§ TASK TO CARRY OUT: The lines wanted run from the first one below through the one with "AND/OR/NAND/NOR,13,4.12". Return them exactly.

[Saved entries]
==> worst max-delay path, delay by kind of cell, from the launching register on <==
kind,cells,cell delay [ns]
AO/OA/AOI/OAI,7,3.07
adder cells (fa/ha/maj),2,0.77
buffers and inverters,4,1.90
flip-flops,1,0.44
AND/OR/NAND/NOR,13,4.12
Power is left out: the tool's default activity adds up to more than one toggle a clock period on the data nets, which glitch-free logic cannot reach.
### config.mk
export PLATFORM = sky130hd
export DESIGN_NAME = trimmed_mean_vertical_velocity
export DESIGN_NICKNAME = d
export VERILOG_FILES = /design/src/rtl/tmvv_pkg.sv /design/src/rtl/tmvv_ram.sv /design/src/rtl/tmvv_div.sv /design/src/rtl/tmvv_datapath.sv /design/src/rtl/tmvv_ctrl.sv /design/src/rtl/trimmed_mean_vertical_velocity.sv
export SDC_FILE = /design/constraint.sdc
export NUM_CORES = 2
export LEC_CHECK = 0
export BUFFER_PORTS_ARGS = -buffer_cell sky130_fd_sc_hd__buf_2
export CORE_MARGIN = 2
export CORE_UTILIZATION = 24
export DETAILED_ROUTE_END_ITERATION = 8
export HOLD_SLACK_MARGIN = 0.15
export PLACE_DENSITY = 0.49
export SLEW_MARGIN = 10
export SYNTH_ARGS = -nofsm -noshare
export SYNTH_HDL_FRONTEND = slang
export SYNTH_SLANG_ARGS = --single-unit
export TNS_END_PERCENT = 1
### constraint.sdc
create_clock -name i_clk -period 9.4 [get_ports i_clk]
set_clock_uncertainty 0.1 [all_clocks]
set_input_delay 0.47 -clock i_clk [delete_from_list [all_inputs] [get_ports i_clk]]
set_output_delay 0.47 -clock i_clk [all_outputs]
set_load 0.02 [all_outputs]
### src/rtl/tmvv_pkg.sv
// Package for the trimmed-mean vertical velocity estimator.
// Holds field widths, register indexes, reset values, FSM and control types.
// No dependencies.
package tmvv_pkg;

    localparam int ACCEL_W   = 16;
    localparam int HEIGHT_W  = 21;
    localparam int VEL_W     = 32;
    localparam int GRAV_W    = 11;
    localparam int DZ_W      = 15;
    localparam int CFG_W     = 15;
    localparam int CFG_IDX_W = 1;
    localparam int HD_W      = HEIGHT_W + 1;   // height difference
    localparam int HD100_W   = HD_W + 7;       // height difference times 100

    localparam logic [CFG_IDX_W-1:0] CFG_GRAVITY   = 1'b0;
    localparam logic [CFG_IDX_W-1:0] CFG_DEAD_ZONE = 1'b1;

    localparam logic [GRAV_W-1:0] GRAVITY_RESET   = 11'd981;
    localparam logic [DZ_W-1:0]   DEAD_ZONE_RESET = 15'd300;

    localparam logic signed [HD100_W-1:0] HEIGHT_SCALE = 29'sd100;

    typedef enum logic [2:0] {
        ST_IDLE,
        ST_WALK,
        ST_DRAIN,
        ST_TRIM,
        ST_START,
        ST_DIV,
        ST_ACC,
        ST_OUT
    } t_tmvv_state;

    // Commands from controller to datapath
    typedef struct packed {
        logic capture;
        logic rd_en;
        logic first;
        logic trim;
        logic div_start;
        logic acc;
        logic load_out;
    } t_tmvv_cmd;

    // Status from datapath to controller
    typedef struct packed {
        logic div_done;
        logic out_free;
    } t_tmvv_sts;

    // Saturate a 33-bit signed sum to 32 bits
    function automatic logic signed [VEL_W-1:0] sat_vel(input logic signed [VEL_W:0] v);
        logic signed [VEL_W-1:0] r;
        if (v[VEL_W] != v[VEL_W-1]) begin
            r = v[VEL_W] ? {1'b1, {(VEL_W-1){1'b0}}} : {1'b0, {(VEL_W-1){1'b1}}};
        end else begin
            r = v[VEL_W-1:0];
        end
        return r;
    endfunction

endpackage

### src/rtl/tmvv_ram.sv
// Generic single-write, single-read RAM with registered read data.
// No dependencies.
module tmvv_ram #(
    parameter int WIDTH = 16,
    parameter int DEPTH = 25,
    localparam int AW = $clog2(DEPTH)
) (
    input  logic             i_clk,
    input  logic             i_we,
    input  logic [AW-1:0]    i_waddr,
    input  logic [WIDTH-1:0] i_wdata,
    input  logic             i_re,
    input  logic [AW-1:0]    i_raddr,
    output logic [WIDTH-1:0] o_rdata
);

    logic [WIDTH-1:0] r_mem [DEPTH];

    // Write port
    always_ff @(posedge i_clk) begin
        if (i_we) begin
            r_mem[i_waddr] <= i_wdata;
        end
    end

    // Registered read port
    always_ff @(posedge i_clk) begin
        if (i_re) begin
            o_rdata <= r_mem[i_raddr];
        end
    end

endmodule

### src/rtl/tmvv_div.sv
// Division by a constant through a reciprocal multiply, quotient registered the cycle after start.
// No dependencies.
module tmvv_div #(
    parameter int W       = 21,
    parameter int DIVISOR = 23,
    localparam int SHIFT = W + $clog2(DIVISOR) + 1,
    localparam int MW    = W + 3,
    localparam int PW    = W + MW
) (
    input  logic         i_clk,
    input  logic         i_rst_n,
    input  logic         i_start,
    input  logic [W-1:0] i_dividend,
    output logic [W-1:0] o_quotient,
    output logic         o_done
);

    // Reciprocal rounded up; its excess times any W-bit dividend stays below 2^SHIFT,
    // so the integer part of the product is the exact quotient
    localparam logic [MW-1:0] RECIP_C =
        MW'(((64'd1 << SHIFT) + 64'(DIVISOR) - 64'd1) / 64'(DIVISOR));

    logic [PW-1:0] w_product;
    logic [W-1:0]  r_quo;
    logic          r_done;

    // Multiply by the reciprocal
    assign w_product = PW'(i_dividend) * PW'(RECIP_C);

    // Done pulse in the cycle after start
    always_ff @(posedge i_clk) begin
        if (!i_rst_n) begin
            r_done <= 1'b0;
        end else begin
            r_done <= i_start;
        end
    end

    // Keep the integer part of the product
    always_ff @(posedge i_clk) begin
        if (i_start) begin
            r_quo <= W'(w_product[PW-1:SHIFT]);
        end
    end

    assign o_quotient = r_quo;
    assign o_done     = r_done;

endmodule

### src/rtl/tmvv_datapath.sv
// Datapath: sample window, sum/max/min walk, trimmed mean, velocity accumulator.
// Depends on tmvv_pkg, tmvv_ram and tmvv_div.
module tmvv_datapath #(
    parameter int WINDOW_SIZE = 25,
    localparam int AW = $clog2(WINDOW_SIZE)
) (
    input  logic                                  i_clk,
    input  logic                                  i_rst_n,
    input  tmvv_pkg::t_tmvv_cmd                   i_cmd,
    input  logic [AW-1:0]                         i_rd_addr,
    output tmvv_pkg::t_tmvv_sts                   o_sts,
    input  logic                                  i_cfg_we,
    input  logic [tmvv_pkg::CFG_IDX_W-1:0]        i_cfg_idx,
    input  logic [tmvv_pkg::CFG_W-1:0]            i_cfg_data,
    input  logic signed [tmvv_pkg::ACCEL_W-1:0]   i_vertical_accel,
    input  logic signed [tmvv_pkg::HEIGHT_W-1:0]  i_height_cm,
    input  logic                                  i_ready,
    output logic                                  o_valid,
    output logic signed [tmvv_pkg::ACCEL_W-1:0]   o_trimmed_accel,
    output logic signed [tmvv_pkg::VEL_W-1:0]     o_velocity_sum,
    output logic signed [tmvv_pkg::VEL_W-1:0]     o_velocity_estimate
);

    localparam int AWD     = tmvv_pkg::ACCEL_W;
    localparam int SUM_W   = AWD + AW + 1;
    localparam int MAG_W   = SUM_W - 1;
    localparam int DIVISOR = WINDOW_SIZE - 2;
    localparam logic [AW-1:0] LAST_SLOT = AW'(WINDOW_SIZE - 1);

    // Configuration registers
    logic [tmvv_pkg::GRAV_W-1:0] r_gravity;
    logic [tmvv_pkg::DZ_W-1:0]   r_dead_zone;

    always_ff @(posedge i_clk) begin
        if (!i_rst_n) begin
            r_gravity   <= tmvv_pkg::GRAVITY_RESET;
            r_dead_zone <= tmvv_pkg::DEAD_ZONE_RESET;
        end else if (i_cfg_we) begin
            unique case (i_cfg_idx)
                tmvv_pkg::CFG_GRAVITY:   r_gravity   <= i_cfg_data[tmvv_pkg::GRAV_W-1:0];
                tmvv_pkg::CFG_DEAD_ZONE: r_dead_zone <= i_cfg_data[tmvv_pkg::DZ_W-1:0];
                default: ;
            endcase
        end
    end

    // Subtract gravity and clamp the low side
    logic signed [AWD:0]   w_diff;
    logic signed [AWD-1:0] w_sample;

    assign w_diff = $signed({i_vertical_accel[AWD-1], i_vertical_accel})
                  - $signed({{(AWD + 1 - tmvv_pkg::GRAV_W){1'b0}}, r_gravity});
    assign w_sample = (w_diff[AWD] & ~w_diff[AWD-1]) ? {1'b1, {(AWD-1){1'b0}}}
                                                     : w_diff[AWD-1:0];

    // Write slot, valid bits and captured height
    logic [AW-1:0]                       r_slot;
    logic [WINDOW_SIZE-1:0]              r_valid;
    logic signed [tmvv_pkg::HEIGHT_W-1:0] r_height;
    logic signed [tmvv_pkg::HEIGHT_W-1:0] r_prev;

    always_ff @(posedge i_clk) begin
        if (!i_rst_n) begin
            r_slot  <= '0;
            r_valid <= '0;
        end else if (i_cmd.capture) begin
            r_valid[r_slot] <= 1'b1;
            r_slot <= (r_slot == LAST_SLOT) ? '0 : (r_slot + 1'b1);
        end
    end

    always_ff @(posedge i_clk) begin
        if (i_cmd.capture) begin
            r_height <= i_height_cm;
        end
    end

    // Window memory
    logic [AWD-1:0] w_rdata;

    tmvv_ram #(
        .WIDTH (AWD),
        .DEPTH (WINDOW_SIZE)
    ) u_ram (
        .i_clk   (i_clk),
        .i_we    (i_cmd.capture),
        .i_waddr (r_slot),
        .i_wdata (w_sample),
        .i_re    (i_cmd.rd_en),
        .i_raddr (i_rd_addr),
        .o_rdata (w_rdata)
    );

    // Track each read beat in the cycle after its address, when its read data arrives
    logic r_rd_pend;
    logic r_rd_first;
    logic r_rd_vbit;

    always_ff @(posedge i_clk) begin
        if (!i_rst_n) begin
            r_rd_pend <= 1'b0;
        end else begin
            r_rd_pend <= i_cmd.rd_en;
        end
    end

    always_ff @(posedge i_clk) begin
        r_rd_first <= i_cmd.first;
        r_rd_vbit  <= r_valid[i_rd_addr];
    end

    // Accumulate sum, max and min over the window; unwritten entries read zero
    logic signed [AWD-1:0]   w_elem;
    logic signed [SUM_W-1:0] r_sum;
    logic signed [AWD-1:0]   r_max;
    logic signed [AWD-1:0]   r_min;

    assign w_elem = r_rd_vbit ? $signed(w_rdata) : '0;

    always_ff @(posedge i_clk) begin
        if (r_rd_pend) begin
            if (r_rd_first) begin
                r_sum <= SUM_W'(w_elem);
                r_max <= w_elem;
                r_min <= w_elem;
            end else begin
                r_sum <= r_sum + SUM_W'(w_elem);
                if (w_elem > r_max) begin
                    r_max <= w_elem;
                end
                if (w_elem < r_min) begin
                    r_min <= w_elem;
                end
            end
        end
    end

    // Drop the extremes
    logic signed [SUM_W-1:0] r_trim;
    logic                    r_neg;
    logic [SUM_W-1:0]        w_abs;

    always_ff @(posedge i_clk) begin
        if (i_cmd.trim) begin
            r_trim <= r_sum - SUM_W'(r_max) - SUM_W'(r_min);
        end
    end

    assign w_abs = r_trim[SUM_W-1] ? SUM_W'(-r_trim) : r_trim;

    always_ff @(posedge i_clk) begin
        if (i_cmd.div_start) begin
            r_neg <= r_trim[SUM_W-1];
        end
    end

    // Divide the magnitude by WINDOW_SIZE - 2
    logic [MAG_W-1:0] w_quo;
    logic             w_div_done;

    tmvv_div #(
        .W       (MAG_W),
        .DIVISOR (DIVISOR)
    ) u_div (
        .i_clk      (i_clk),
        .i_rst_n    (i_rst_n),
        .i_start    (i_cmd.div_start),
        .i_dividend (w_abs[MAG_W-1:0]),
        .o_quotient (w_quo),
        .o_done     (w_div_done)
    );

    // Restore sign, apply dead zone and integrate
    logic [AWD:0]                          w_quo_n;
    logic signed [AWD:0]                   w_mean_x;
    logic signed [AWD-1:0]                 w_mean;
    logic                                  w_integrate;
    logic signed [tmvv_pkg::VEL_W:0]       w_acc_sum;
    logic signed [tmvv_pkg::HD_W-1:0]      w_hd;
    logic signed [tmvv_pkg::HD100_W-1:0]   w_hd_x;
    logic signed [tmvv_pkg::HD100_W-1:0]   r_hd100;
    logic signed [tmvv_pkg::VEL_W-1:0]     r_acc;
    logic signed [AWD-1:0]                 r_mean;
    logic signed [tmvv_pkg::VEL_W:0]       w_est_sum;

    assign w_quo_n     = w_quo[AWD:0];
    assign w_mean_x    = r_neg ? $signed(-w_quo_n) : $signed(w_quo_n);
    assign w_mean      = w_mean_x[AWD-1:0];
    assign w_integrate = (w_quo > MAG_W'(r_dead_zone));
    assign w_acc_sum   = (tmvv_pkg::VEL_W + 1)'(r_acc) + (tmvv_pkg::VEL_W + 1)'(w_mean);
    assign w_hd        = tmvv_pkg::HD_W'(r_height) - tmvv_pkg::HD_W'(r_prev);
    assign w_hd_x      = tmvv_pkg::HD100_W'(w_hd);

    always_ff @(posedge i_clk) begin
        if (!i_rst_n) begin
            r_acc <= '0;
        end else if (i_cmd.acc && w_integrate) begin
            r_acc <= tmvv_pkg::sat_vel(w_acc_sum);
        end
    end

    always_ff @(posedge i_clk) begin
        if (i_cmd.acc) begin
            r_mean  <= w_mean;
            r_hd100 <= w_hd_x * tmvv_pkg::HEIGHT_SCALE;
        end
    end

    // Velocity estimate and output register
    assign w_est_sum = (tmvv_pkg::VEL_W + 1)'(r_acc) + (tmvv_pkg::VEL_W + 1)'(r_hd100);

    always_ff @(posedge i_clk) begin
        if (!i_rst_n) begin
            o_valid <= 1'b0;
            r_prev  <= '0;
        end else begin
            if (i_cmd.load_out) begin
                o_valid <= 1'b1;
                r_prev  <= r_height;
            end else if (i_ready) begin
                o_valid <= 1'b0;
            end
        end
    end

    always_ff @(posedge i_clk) begin
        if (i_cmd.load_out) begin
            o_trimmed_accel     <= r_mean;
            o_velocity_sum      <= r_acc;
            o_velocity_estimate <= tmvv_pkg::sat_vel(w_est_sum);
        end
    end

    // Status back to the controller
    assign o_sts.div_done = w_div_done;
    assign o_sts.out_free = ~o_valid | i_ready;

endmodule

### src/rtl/tmvv_ctrl.sv
// Controller FSM: sequences capture, window walk, division, integrate and output.
// Depends on tmvv_pkg.
module tmvv_ctrl #(
    parameter int WINDOW_SIZE = 25,
    localparam int AW = $clog2(WINDOW_SIZE)
) (
    input  logic                i_clk,
    input  logic                i_rst_n,
    input  logic                i_valid,
    output logic                o_ready,
    input  tmvv_pkg::t_tmvv_sts i_sts,
    output tmvv_pkg::t_tmvv_cmd o_cmd,
    output logic [AW-1:0]       o_rd_addr
);

    localparam logic [AW-1:0] LAST_IDX = AW'(WINDOW_SIZE - 1);

    tmvv_pkg::t_tmvv_state r_state;
    tmvv_pkg::t_tmvv_state n_state;
    logic [AW-1:0]         r_idx;

    // State register and walk counter
    always_ff @(posedge i_clk) begin
        if (!i_rst_n) begin
            r_state <= tmvv_pkg::ST_IDLE;
            r_idx   <= '0;
        end else begin
            r_state <= n_state;
            if (r_state == tmvv_pkg::ST_WALK) begin
                r_idx <= r_idx + 1'b1;
            end else begin
                r_idx <= '0;
            end
        end
    end

    // Next state
    always_comb begin
        n_state = r_state;
        unique case (r_state)
            tmvv_pkg::ST_IDLE:  if (i_valid) n_state = tmvv_pkg::ST_WALK;
            tmvv_pkg::ST_WALK:  if (r_idx == LAST_IDX) n_state = tmvv_pkg::ST_DRAIN;
            tmvv_pkg::ST_DRAIN: n_state = tmvv_pkg::ST_TRIM;
            tmvv_pkg::ST_TRIM:  n_state = tmvv_pkg::ST_START;
            tmvv_pkg::ST_START: n_state = tmvv_pkg::ST_DIV;
            tmvv_pkg::ST_DIV:   if (i_sts.div_done) n_state = tmvv_pkg::ST_ACC;
            tmvv_pkg::ST_ACC:   n_state = tmvv_pkg::ST_OUT;
            tmvv_pkg::ST_OUT:   if (i_sts.out_free) n_state = tmvv_pkg::ST_IDLE;
            default:            n_state = tmvv_pkg::ST_IDLE;
        endcase
    end

    // Outputs
    always_comb begin
        o_ready         = (r_state == tmvv_pkg::ST_IDLE);
        o_cmd           = '0;
        o_cmd.capture   = (r_state == tmvv_pkg::ST_IDLE) && i_valid;
        o_cmd.rd_en     = (r_state == tmvv_pkg::ST_WALK);
        o_cmd.first     = (r_state == tmvv_pkg::ST_WALK) && (r_idx == '0);
        o_cmd.trim      = (r_state == tmvv_pkg::ST_TRIM);
        o_cmd.div_start = (r_state == tmvv_pkg::ST_START);
        o_cmd.acc       = (r_state == tmvv_pkg::ST_ACC);
        o_cmd.load_out  = (r_state == tmvv_pkg::ST_OUT) && i_sts.out_free;
        o_rd_addr       = r_idx;
    end

endmodule

### src/rtl/trimmed_mean_vertical_velocity.sv
// Top level of the trimmed-mean vertical velocity estimator.
// Depends on tmvv_pkg, tmvv_ctrl and tmvv_datapath.
//
//  channel  direction  handshake               payload
//  input    in         i_valid / o_ready       i_vertical_accel, i_height_cm
//  output   out        o_valid / i_ready       o_trimmed_accel, o_velocity_sum,
//                                              o_velocity_estimate
//  config   in         i_cfg_we (no wait)      i_cfg_idx, i_cfg_data
//
// One item at a time. From accept to o_valid an item passes through a walk with one read
// per window entry from the window RAM, then drain, trim, divide (one reciprocal multiply),
// its done state, integrate and output load. The next item is accepted the cycle after
// the output register loads; a stalled result only holds the block in its final step.
// Reset is synchronous; the window is cleared at once through per-entry valid bits.
module trimmed_mean_vertical_velocity #(
    parameter int WINDOW_SIZE = 25
) (
    input  logic                                  i_clk,
    input  logic                                  i_rst_n,
    input  logic                                  i_valid,
    output logic                                  o_ready,
    input  logic signed [tmvv_pkg::ACCEL_W-1:0]   i_vertical_accel,
    input  logic signed [tmvv_pkg::HEIGHT_W-1:0]  i_height_cm,
    output logic                                  o_valid,
    input  logic                                  i_ready,
    output logic signed [tmvv_pkg::ACCEL_W-1:0]   o_trimmed_accel,
    output logic signed [tmvv_pkg::VEL_W-1:0]     o_velocity_sum,
    output logic signed [tmvv_pkg::VEL_W-1:0]     o_velocity_estimate,
    input  logic                                  i_cfg_we,
    input  logic [tmvv_pkg::CFG_IDX_W-1:0]        i_cfg_idx,
    input  logic [tmvv_pkg::CFG_W-1:0]            i_cfg_data
);

    localparam int AW = $clog2(WINDOW_SIZE);

    tmvv_pkg::t_tmvv_cmd w_cmd;
    tmvv_pkg::t_tmvv_sts w_sts;
    logic [AW-1:0]       w_rd_addr;

    // Sequencer
    tmvv_ctrl #(
        .WINDOW_SIZE (WINDOW_SIZE)
    ) u_ctrl (
        .i_clk     (i_clk),
        .i_rst_n   (i_rst_n),
        .i_valid   (i_valid),
        .o_ready   (o_ready),
        .i_sts     (w_sts),
        .o_cmd     (w_cmd),
        .o_rd_addr (w_rd_addr)
    );

    // Arithmetic and storage
    tmvv_datapath #(
        .WINDOW_SIZE (WINDOW_SIZE)
    ) u_dp (
        .i_clk               (i_clk),
        .i_rst_n             (i_rst_n),
        .i_cmd               (w_cmd),
        .i_rd_addr           (w_rd_addr),
        .o_sts               (w_sts),
        .i_cfg_we            (i_cfg_we),
        .i_cfg_idx           (i_cfg_idx),
        .i_cfg_data          (i_cfg_data),
        .i_vertical_accel    (i_vertical_accel),
        .i_height_cm         (i_height_cm),
        .i_ready             (i_ready),
        .o_valid             (o_valid),
        .o_trimmed_accel     (o_trimmed_accel),
        .o_velocity_sum      (o_velocity_sum),
        .o_velocity_estimate (o_velocity_estimate)
    );

endmodule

§ REPLY TO THE TASK:
==> worst max-delay path, delay by kind of cell, from the launching register on <==
kind,cells,cell delay [ns]
AO/OA/AOI/OAI,7,3.07
adder cells (fa/ha/maj),2,0.77
buffers and inverters,4,1.90
flip-flops,1,0.44
AND/OR/NAND/NOR,13,4.12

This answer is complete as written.